Pitchers who can throw multiple innings several times a week may become even more valuable if managers are reluctant to push starters after such a long layoff. The potential for a nightly pitching parade, though, might not be best for a product that is already dealing with criticism over its sluggish pace.

“It really points to the wish I’ve had for a couple of years now of having seven-inning games, because some of these games are probably going to drag out,” said Kaat, who once threw more than 300 innings in a season. “It’s not going to be a good image for the game on TV. People are eager to see baseball, but it might look like spring training, where you’re seeing a new pitcher every inning or so.”

Whatever trends prevail, a short season could produce statistical outliers. No player has hit .400 since Ted Williams in 1941, and Bob Gibson’s 1.12 earned run average has been a record since 1968. But the Dodgers’ Cody Bellinger entered his team’s 50th game last season with a .404 average, and the Cardinals’ Jack Flaherty posted a 0.92 E.R.A. over his team’s final 60 games.

Could the record book get a heavy rewrite after this season? Officially, Thorn said, any records set this season will be legitimate.

“Sure,” he said. “We don’t do asterisks.

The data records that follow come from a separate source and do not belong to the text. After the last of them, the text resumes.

===== config.mk =====
export PLATFORM = sky130hd
export DESIGN_NAME = vga_timing_gen
export DESIGN_NICKNAME = d
export VERILOG_FILES = /design/src/rtl/vga_pkg.sv /design/src/rtl/vga_axis_counter.sv /design/src/rtl/vga_timing_gen.sv
export SDC_FILE = /design/constraint.sdc
export NUM_CORES = 1
export LEC_CHECK = 0
export BUFFER_PORTS_ARGS = -buffer_cell sky130_fd_sc_hd__buf_4
export CAP_MARGIN = 30
export CORE_AREA = 2 2 73 75
export CTS_CLUSTER_DIAMETER = 80
export DETAILED_ROUTE_END_ITERATION = 8
export DIE_AREA = 0 0 75 77
export GPL_ROUTABILITY_DRIVEN = 1
export SETUP_SLACK_MARGIN = 0.4
export SLEW_MARGIN = 20
export SYNTH_ARGS = -nofsm -noshare
export SYNTH_HDL_FRONTEND = slang
export SYNTH_SLANG_ARGS = --single-unit

===== constraint.sdc =====
create_clock -name clk -period 2.5 [get_ports clk]
set_input_delay 0.125 -clock clk [delete_from_list [all_inputs] [get_ports clk]]
set_output_delay 0.125 -clock clk [all_outputs]
set_load 0.01 [all_outputs]

===== src/rtl/vga_pkg.sv =====
// Shared VGA raster definitions: default 640x480@60 timing, coordinate width, helpers.
package vga_pkg;

  localparam int unsigned COORD_W = 10;

  localparam int unsigned VGA_CLK_DIV     = 2;
  localparam int unsigned VGA_ANIM_FRAMES = 30;

  localparam int unsigned VGA_H_ACTIVE = 640;
  localparam int unsigned VGA_H_FP     = 16;
  localparam int unsigned VGA_H_SYNC   = 96;
  localparam int unsigned VGA_H_BP     = 48;
  localparam int unsigned VGA_H_TOTAL  = VGA_H_ACTIVE + VGA_H_FP + VGA_H_SYNC + VGA_H_BP;

  localparam int unsigned VGA_V_ACTIVE = 480;
  localparam int unsigned VGA_V_FP     = 10;
  localparam int unsigned VGA_V_SYNC   = 2;
  localparam int unsigned VGA_V_BP     = 33;
  localparam int unsigned VGA_V_TOTAL  = VGA_V_ACTIVE + VGA_V_FP + VGA_V_SYNC + VGA_V_BP;

  typedef logic [COORD_W-1:0] coord_t;

  // Register width able to hold 0..n-1, never narrower than one bit.
  function automatic int unsigned bits_for(input int unsigned n);
    return (n > 1) ? $clog2(n) : 1;
  endfunction

endpackage


===== src/rtl/vga_axis_counter.sv =====
// One raster axis: position counter with wrap strobe, active-low sync and active-region flag.
// sync_n and in_active are registered from the next count so they line up with count.
module vga_axis_counter
  import vga_pkg::*;
#(
  parameter int unsigned ACTIVE = VGA_H_ACTIVE,
  parameter int unsigned FP     = VGA_H_FP,
  parameter int unsigned SYNC   = VGA_H_SYNC,
  parameter int unsigned BP     = VGA_H_BP
) (
  input  logic               clk,
  input  logic               reset,
  input  logic               step,
  output logic [COORD_W-1:0] count,
  output logic               wrap,
  output logic               sync_n,
  output logic               in_active
);

  localparam int unsigned TOTAL      = ACTIVE + FP + SYNC + BP;
  localparam int unsigned SYNC_START = ACTIVE + FP;
  localparam int unsigned SYNC_END   = SYNC_START + SYNC;
  localparam int unsigned EXT_W      = COORD_W + 1;

  logic               at_end;
  logic [COORD_W-1:0] count_nxt;
  logic [EXT_W-1:0]   count_nxt_ext;

  // Next position and wrap detection; wrap only fires on an actual step.
  always_comb begin
    at_end        = (count == COORD_W'(TOTAL - 1));
    count_nxt     = at_end ? '0 : count + COORD_W'(1);
    count_nxt_ext = {1'b0, count_nxt};
    wrap          = step & at_end;
  end

  // Position and decoded flags advance together on step, hold otherwise.
  always_ff @(posedge clk or posedge reset) begin
    if (reset) begin
      count     <= '0;
      sync_n    <= 1'b1;
      in_active <= (ACTIVE > 0);
    end else if (step) begin
      count     <= count_nxt;
      sync_n    <= ~((count_nxt_ext >= EXT_W'(SYNC_START)) && (count_nxt_ext < EXT_W'(SYNC_END)));
      in_active <= (count_nxt_ext < EXT_W'(ACTIVE));
    end
  end

endmodule


===== src/rtl/vga_timing_gen.sv =====
// VGA raster timing: pixel clock-enable, h/v counters, syncs, active flag,
// per-frame pulse and the sprite animation phase troca.
module vga_timing_gen
  import vga_pkg::*;
#(
  parameter int unsigned CLK_DIV     = VGA_CLK_DIV,
  parameter int unsigned H_ACTIVE    = VGA_H_ACTIVE,
  parameter int unsigned H_FP        = VGA_H_FP,
  parameter int unsigned H_SYNC      = VGA_H_SYNC,
  parameter int unsigned H_BP        = VGA_H_BP,
  parameter int unsigned V_ACTIVE    = VGA_V_ACTIVE,
  parameter int unsigned V_FP        = VGA_V_FP,
  parameter int unsigned V_SYNC      = VGA_V_SYNC,
  parameter int unsigned V_BP        = VGA_V_BP,
  parameter int unsigned ANIM_FRAMES = VGA_ANIM_FRAMES
) (
  input  logic               clk,
  input  logic               reset,
  output logic               pix_en,
  output logic [COORD_W-1:0] h_counter,
  output logic [COORD_W-1:0] v_counter,
  output logic               h_sync,
  output logic               v_sync,
  output logic               active,
  output logic               frame_start,
  output logic               troca
);

  localparam int unsigned DIV_W = bits_for(CLK_DIV);
  localparam int unsigned FC_W  = $clog2(ANIM_FRAMES + 1);

  logic [DIV_W-1:0] div_cnt;
  logic [FC_W-1:0]  frame_cnt;
  logic             started;
  logic             h_wrap;
  logic             v_wrap;
  logic             h_in_active;
  logic             v_in_active;
  logic             frame_wrap;

  // Pixel clock-enable: one-clk strobe every CLK_DIV clks, first one CLK_DIV clks after reset.
  always_ff @(posedge clk or posedge reset) begin
    if (reset) begin
      div_cnt <= '0;
      pix_en  <= 1'b0;
    end else if (div_cnt == DIV_W'(CLK_DIV - 1)) begin
      div_cnt <= '0;
      pix_en  <= 1'b1;
    end else begin
      div_cnt <= div_cnt + DIV_W'(1);
      pix_en  <= 1'b0;
    end
  end

  vga_axis_counter #(
    .ACTIVE (H_ACTIVE),
    .FP     (H_FP),
    .SYNC   (H_SYNC),
    .BP     (H_BP)
  ) u_h_axis (
    .clk       (clk),
    .reset     (reset),
    .step      (pix_en),
    .count     (h_counter),
    .wrap      (h_wrap),
    .sync_n    (h_sync),
    .in_active (h_in_active)
  );

  vga_axis_counter #(
    .ACTIVE (V_ACTIVE),
    .FP     (V_FP),
    .SYNC   (V_SYNC),
    .BP     (V_BP)
  ) u_v_axis (
    .clk       (clk),
    .reset     (reset),
    .step      (h_wrap),
    .count     (v_counter),
    .wrap      (v_wrap),
    .sync_n    (v_sync),
    .in_active (v_in_active)
  );

  assign frame_wrap = h_wrap & v_wrap;

  // Frame pulse, first-pixel tracking and animation phase counter.
  always_ff @(posedge clk or posedge reset) begin
    if (reset) begin
      frame_start <= 1'b0;
      started     <= 1'b0;
      frame_cnt   <= '0;
      troca       <= 1'b0;
    end else begin
      frame_start <= frame_wrap;
      if (pix_en) begin
        started <= 1'b1;
      end
      if (frame_wrap) begin
        if (frame_cnt == FC_W'(ANIM_FRAMES - 1)) begin
          frame_cnt <= '0;
          troca     <= ~troca;
        end else begin
          frame_cnt <= frame_cnt + FC_W'(1);
        end
      end
    end
  end

  // The reset-state pixel (0,0) stays inactive until the raster has moved once.
  assign active = started & h_in_active & v_in_active;

endmodule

Fans are free to apply asterisks liberally. They may view the records and the outcomes as they please. That is one of the privileges and pleasures of fandom.”

Most important, Thorn said, is to understand the context of the season. Circumstances have rarely been stagnant in baseball, with integration, expansion, equipment changes, training advancements, ballpark configurations and the use of steroids and technology — both legal and illegal — influencing what we see.

The 2020 season will offer its own distinct wrinkle in the fabric of the sport — unless the virus undoes it all.

“There is one unknown, obviously, that could completely change some teams’ seasons,” Counsell said. “We all recognize that through no fault of anybody’s, a team’s season could really be sunk. That is the scariest thing for everybody this year, but we all know that’s part of it — so we have to just go for it.”